# EXERCISE REQUIREMENTS
Your answer should be one number, the count of lines in the records that carry the string "localparam".

# DATA FOR THIS TASK
☆ ☆ ☆
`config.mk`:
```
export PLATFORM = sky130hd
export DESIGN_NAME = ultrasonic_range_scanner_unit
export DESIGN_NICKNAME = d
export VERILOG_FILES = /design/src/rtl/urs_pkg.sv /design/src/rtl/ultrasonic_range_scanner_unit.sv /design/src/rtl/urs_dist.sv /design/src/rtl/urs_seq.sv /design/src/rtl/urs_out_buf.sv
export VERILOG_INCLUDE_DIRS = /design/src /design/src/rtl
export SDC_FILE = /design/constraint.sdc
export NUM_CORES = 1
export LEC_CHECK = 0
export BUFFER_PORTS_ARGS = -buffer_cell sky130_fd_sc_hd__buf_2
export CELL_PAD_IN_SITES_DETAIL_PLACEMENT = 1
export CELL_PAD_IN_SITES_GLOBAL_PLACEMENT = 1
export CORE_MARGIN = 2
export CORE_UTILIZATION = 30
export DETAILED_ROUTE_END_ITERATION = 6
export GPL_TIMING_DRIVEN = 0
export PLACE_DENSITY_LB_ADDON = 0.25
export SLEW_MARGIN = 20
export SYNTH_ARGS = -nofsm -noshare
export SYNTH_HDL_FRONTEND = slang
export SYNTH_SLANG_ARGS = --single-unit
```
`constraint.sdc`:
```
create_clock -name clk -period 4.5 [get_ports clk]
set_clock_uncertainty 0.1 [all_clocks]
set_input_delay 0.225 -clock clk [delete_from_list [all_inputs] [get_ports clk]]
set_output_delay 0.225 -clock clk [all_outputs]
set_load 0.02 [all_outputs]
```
☆ ☆ ☆
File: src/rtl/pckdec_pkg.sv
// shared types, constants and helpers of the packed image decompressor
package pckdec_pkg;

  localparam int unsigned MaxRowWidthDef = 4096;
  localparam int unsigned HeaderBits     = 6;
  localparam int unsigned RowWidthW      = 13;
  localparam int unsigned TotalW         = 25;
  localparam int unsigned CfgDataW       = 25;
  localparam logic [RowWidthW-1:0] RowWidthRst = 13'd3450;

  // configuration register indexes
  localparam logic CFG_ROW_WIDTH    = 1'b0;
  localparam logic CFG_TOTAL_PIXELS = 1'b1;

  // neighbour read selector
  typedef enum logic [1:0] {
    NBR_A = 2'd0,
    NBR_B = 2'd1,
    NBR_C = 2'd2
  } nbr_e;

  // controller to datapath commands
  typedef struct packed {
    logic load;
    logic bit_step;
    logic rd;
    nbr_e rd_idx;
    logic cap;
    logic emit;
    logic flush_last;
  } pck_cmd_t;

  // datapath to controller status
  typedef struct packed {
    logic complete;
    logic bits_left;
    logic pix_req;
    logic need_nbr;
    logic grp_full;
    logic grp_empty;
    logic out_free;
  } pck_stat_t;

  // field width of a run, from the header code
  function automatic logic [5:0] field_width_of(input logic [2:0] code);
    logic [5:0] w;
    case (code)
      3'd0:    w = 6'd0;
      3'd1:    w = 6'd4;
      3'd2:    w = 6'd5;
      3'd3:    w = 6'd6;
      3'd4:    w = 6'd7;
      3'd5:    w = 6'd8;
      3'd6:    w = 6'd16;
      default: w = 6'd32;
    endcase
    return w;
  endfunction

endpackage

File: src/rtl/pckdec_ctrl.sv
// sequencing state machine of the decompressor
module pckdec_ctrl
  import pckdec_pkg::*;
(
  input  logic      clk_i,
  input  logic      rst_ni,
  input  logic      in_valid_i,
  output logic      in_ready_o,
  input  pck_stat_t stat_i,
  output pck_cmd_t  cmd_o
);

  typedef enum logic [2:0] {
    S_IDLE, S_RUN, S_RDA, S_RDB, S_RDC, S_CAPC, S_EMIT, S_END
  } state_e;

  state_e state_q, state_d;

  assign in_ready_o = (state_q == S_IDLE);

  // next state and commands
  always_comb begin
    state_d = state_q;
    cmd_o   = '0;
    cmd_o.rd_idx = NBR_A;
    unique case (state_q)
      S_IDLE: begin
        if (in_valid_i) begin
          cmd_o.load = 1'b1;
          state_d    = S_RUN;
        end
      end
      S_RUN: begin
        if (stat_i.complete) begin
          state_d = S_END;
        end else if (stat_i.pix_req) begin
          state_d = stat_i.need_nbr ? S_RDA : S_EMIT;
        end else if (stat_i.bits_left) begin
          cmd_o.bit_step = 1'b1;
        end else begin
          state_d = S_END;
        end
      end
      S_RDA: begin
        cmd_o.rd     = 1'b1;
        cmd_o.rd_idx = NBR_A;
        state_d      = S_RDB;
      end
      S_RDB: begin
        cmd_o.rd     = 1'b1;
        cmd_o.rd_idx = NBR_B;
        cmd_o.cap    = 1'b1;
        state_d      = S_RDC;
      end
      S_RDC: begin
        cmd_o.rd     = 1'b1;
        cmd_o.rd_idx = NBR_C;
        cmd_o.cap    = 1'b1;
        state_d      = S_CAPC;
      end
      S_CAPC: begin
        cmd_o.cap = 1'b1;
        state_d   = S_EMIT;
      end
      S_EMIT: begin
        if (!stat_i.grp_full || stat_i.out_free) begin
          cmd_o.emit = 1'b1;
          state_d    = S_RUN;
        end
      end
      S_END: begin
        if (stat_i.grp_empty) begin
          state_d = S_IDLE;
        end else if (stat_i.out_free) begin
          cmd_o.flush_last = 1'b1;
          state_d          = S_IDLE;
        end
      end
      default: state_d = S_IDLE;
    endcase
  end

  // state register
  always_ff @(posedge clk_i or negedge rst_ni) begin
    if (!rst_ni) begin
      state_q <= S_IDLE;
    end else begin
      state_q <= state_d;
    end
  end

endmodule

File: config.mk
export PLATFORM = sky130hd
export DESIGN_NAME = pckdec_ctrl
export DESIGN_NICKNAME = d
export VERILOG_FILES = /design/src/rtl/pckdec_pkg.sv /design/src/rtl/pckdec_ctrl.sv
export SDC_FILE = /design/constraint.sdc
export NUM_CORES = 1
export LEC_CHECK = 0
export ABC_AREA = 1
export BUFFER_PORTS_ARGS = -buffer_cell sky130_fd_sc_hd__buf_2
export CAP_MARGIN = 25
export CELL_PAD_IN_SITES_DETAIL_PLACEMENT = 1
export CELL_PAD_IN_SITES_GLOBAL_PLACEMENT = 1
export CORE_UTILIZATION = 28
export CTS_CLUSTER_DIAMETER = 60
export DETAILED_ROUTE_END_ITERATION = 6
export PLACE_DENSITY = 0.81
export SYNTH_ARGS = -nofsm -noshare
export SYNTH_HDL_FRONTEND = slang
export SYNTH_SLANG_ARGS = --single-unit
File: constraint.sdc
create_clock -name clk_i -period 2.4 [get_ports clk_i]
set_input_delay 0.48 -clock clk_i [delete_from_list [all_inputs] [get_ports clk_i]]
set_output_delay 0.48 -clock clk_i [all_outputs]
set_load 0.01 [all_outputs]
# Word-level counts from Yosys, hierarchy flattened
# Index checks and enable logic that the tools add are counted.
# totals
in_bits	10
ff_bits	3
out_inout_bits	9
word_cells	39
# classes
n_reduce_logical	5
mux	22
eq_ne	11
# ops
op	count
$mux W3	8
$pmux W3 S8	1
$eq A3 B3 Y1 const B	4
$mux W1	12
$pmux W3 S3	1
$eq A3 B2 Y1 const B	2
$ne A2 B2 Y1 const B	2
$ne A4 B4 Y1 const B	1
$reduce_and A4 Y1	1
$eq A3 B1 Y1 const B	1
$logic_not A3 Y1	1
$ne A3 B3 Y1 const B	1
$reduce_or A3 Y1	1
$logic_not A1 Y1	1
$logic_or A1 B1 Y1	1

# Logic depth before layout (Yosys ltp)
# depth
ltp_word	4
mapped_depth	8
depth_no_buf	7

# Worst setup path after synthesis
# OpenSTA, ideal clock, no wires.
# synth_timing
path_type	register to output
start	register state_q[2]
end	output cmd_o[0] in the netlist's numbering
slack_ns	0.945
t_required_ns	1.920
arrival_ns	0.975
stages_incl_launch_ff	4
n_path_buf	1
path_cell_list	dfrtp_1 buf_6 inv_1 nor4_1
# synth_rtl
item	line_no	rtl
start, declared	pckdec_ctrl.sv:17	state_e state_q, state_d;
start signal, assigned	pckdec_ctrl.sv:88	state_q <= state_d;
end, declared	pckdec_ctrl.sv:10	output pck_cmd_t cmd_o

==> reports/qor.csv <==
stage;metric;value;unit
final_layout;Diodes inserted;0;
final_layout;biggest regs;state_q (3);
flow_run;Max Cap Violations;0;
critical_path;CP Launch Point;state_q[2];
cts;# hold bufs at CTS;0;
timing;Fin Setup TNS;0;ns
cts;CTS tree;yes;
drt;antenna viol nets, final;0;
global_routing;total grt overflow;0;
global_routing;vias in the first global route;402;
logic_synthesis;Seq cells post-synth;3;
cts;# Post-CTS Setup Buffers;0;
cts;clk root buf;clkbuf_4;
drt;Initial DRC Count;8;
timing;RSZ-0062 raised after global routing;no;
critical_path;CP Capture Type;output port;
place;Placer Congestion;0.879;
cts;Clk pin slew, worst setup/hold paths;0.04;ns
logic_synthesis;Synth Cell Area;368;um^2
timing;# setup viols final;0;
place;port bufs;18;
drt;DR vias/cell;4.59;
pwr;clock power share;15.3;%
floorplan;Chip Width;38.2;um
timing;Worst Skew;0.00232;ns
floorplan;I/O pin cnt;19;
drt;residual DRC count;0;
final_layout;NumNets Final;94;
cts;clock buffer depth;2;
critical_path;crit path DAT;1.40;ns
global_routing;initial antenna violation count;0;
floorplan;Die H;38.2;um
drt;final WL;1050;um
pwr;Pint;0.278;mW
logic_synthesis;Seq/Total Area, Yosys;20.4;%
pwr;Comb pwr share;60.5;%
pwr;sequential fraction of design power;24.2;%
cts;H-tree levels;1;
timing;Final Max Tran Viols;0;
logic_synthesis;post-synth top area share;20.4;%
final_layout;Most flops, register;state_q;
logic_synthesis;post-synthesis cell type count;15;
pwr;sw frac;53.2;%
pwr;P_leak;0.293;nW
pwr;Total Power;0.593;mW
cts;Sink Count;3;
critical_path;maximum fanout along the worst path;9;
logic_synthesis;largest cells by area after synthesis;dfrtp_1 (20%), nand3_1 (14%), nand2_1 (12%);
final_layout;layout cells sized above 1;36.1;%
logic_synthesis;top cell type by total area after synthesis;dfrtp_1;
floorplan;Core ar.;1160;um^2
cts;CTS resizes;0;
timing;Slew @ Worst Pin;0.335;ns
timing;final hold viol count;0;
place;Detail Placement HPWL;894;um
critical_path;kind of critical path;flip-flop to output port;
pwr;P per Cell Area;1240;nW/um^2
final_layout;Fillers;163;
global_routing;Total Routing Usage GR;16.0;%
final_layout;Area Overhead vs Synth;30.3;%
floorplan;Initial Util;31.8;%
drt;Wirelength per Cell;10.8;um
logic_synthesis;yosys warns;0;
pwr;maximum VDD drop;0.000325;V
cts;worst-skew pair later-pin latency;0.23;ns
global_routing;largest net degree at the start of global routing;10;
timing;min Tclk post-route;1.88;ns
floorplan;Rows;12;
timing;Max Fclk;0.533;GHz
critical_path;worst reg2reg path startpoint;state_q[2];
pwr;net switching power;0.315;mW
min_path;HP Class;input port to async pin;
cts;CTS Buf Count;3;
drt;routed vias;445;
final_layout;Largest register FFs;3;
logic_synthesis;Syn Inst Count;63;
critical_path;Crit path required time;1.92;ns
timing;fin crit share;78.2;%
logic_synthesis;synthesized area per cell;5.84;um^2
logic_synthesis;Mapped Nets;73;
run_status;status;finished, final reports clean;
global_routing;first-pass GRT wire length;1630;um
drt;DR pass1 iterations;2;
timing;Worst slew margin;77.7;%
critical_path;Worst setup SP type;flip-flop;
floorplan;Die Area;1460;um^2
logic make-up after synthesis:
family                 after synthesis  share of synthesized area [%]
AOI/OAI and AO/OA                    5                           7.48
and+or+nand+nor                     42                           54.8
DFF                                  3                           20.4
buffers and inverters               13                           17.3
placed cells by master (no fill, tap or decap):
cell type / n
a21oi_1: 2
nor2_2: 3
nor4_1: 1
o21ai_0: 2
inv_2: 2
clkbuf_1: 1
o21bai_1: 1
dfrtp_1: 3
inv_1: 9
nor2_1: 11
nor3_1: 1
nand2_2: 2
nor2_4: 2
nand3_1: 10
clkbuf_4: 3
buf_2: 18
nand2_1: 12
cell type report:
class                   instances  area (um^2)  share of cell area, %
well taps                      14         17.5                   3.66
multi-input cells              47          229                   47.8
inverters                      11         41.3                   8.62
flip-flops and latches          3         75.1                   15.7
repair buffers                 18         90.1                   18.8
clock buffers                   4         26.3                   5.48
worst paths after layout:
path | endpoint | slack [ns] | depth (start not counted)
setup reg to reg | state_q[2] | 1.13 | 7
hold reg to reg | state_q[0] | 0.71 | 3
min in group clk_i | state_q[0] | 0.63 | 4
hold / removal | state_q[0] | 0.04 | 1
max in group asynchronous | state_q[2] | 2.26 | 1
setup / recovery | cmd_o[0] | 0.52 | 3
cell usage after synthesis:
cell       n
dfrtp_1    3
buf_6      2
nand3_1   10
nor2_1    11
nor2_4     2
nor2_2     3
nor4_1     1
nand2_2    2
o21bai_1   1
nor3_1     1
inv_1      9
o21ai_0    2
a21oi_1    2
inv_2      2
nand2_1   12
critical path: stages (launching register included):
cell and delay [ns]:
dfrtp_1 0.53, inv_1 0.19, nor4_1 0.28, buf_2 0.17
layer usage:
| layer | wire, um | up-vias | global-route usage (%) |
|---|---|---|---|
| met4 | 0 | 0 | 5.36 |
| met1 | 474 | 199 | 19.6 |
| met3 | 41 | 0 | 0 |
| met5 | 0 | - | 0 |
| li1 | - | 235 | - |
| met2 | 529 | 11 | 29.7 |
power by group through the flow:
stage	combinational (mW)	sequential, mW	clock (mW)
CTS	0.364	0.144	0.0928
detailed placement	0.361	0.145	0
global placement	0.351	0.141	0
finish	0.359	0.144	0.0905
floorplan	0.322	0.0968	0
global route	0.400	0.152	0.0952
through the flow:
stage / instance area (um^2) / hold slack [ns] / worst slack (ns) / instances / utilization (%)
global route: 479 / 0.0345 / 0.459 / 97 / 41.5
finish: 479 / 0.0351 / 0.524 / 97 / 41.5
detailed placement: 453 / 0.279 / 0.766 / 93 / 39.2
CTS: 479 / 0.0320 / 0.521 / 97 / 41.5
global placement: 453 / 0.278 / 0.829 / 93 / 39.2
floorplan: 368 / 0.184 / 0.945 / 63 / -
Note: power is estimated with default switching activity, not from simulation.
☆ ☆ ☆
# RESULT FOR THIS EXERCISE
8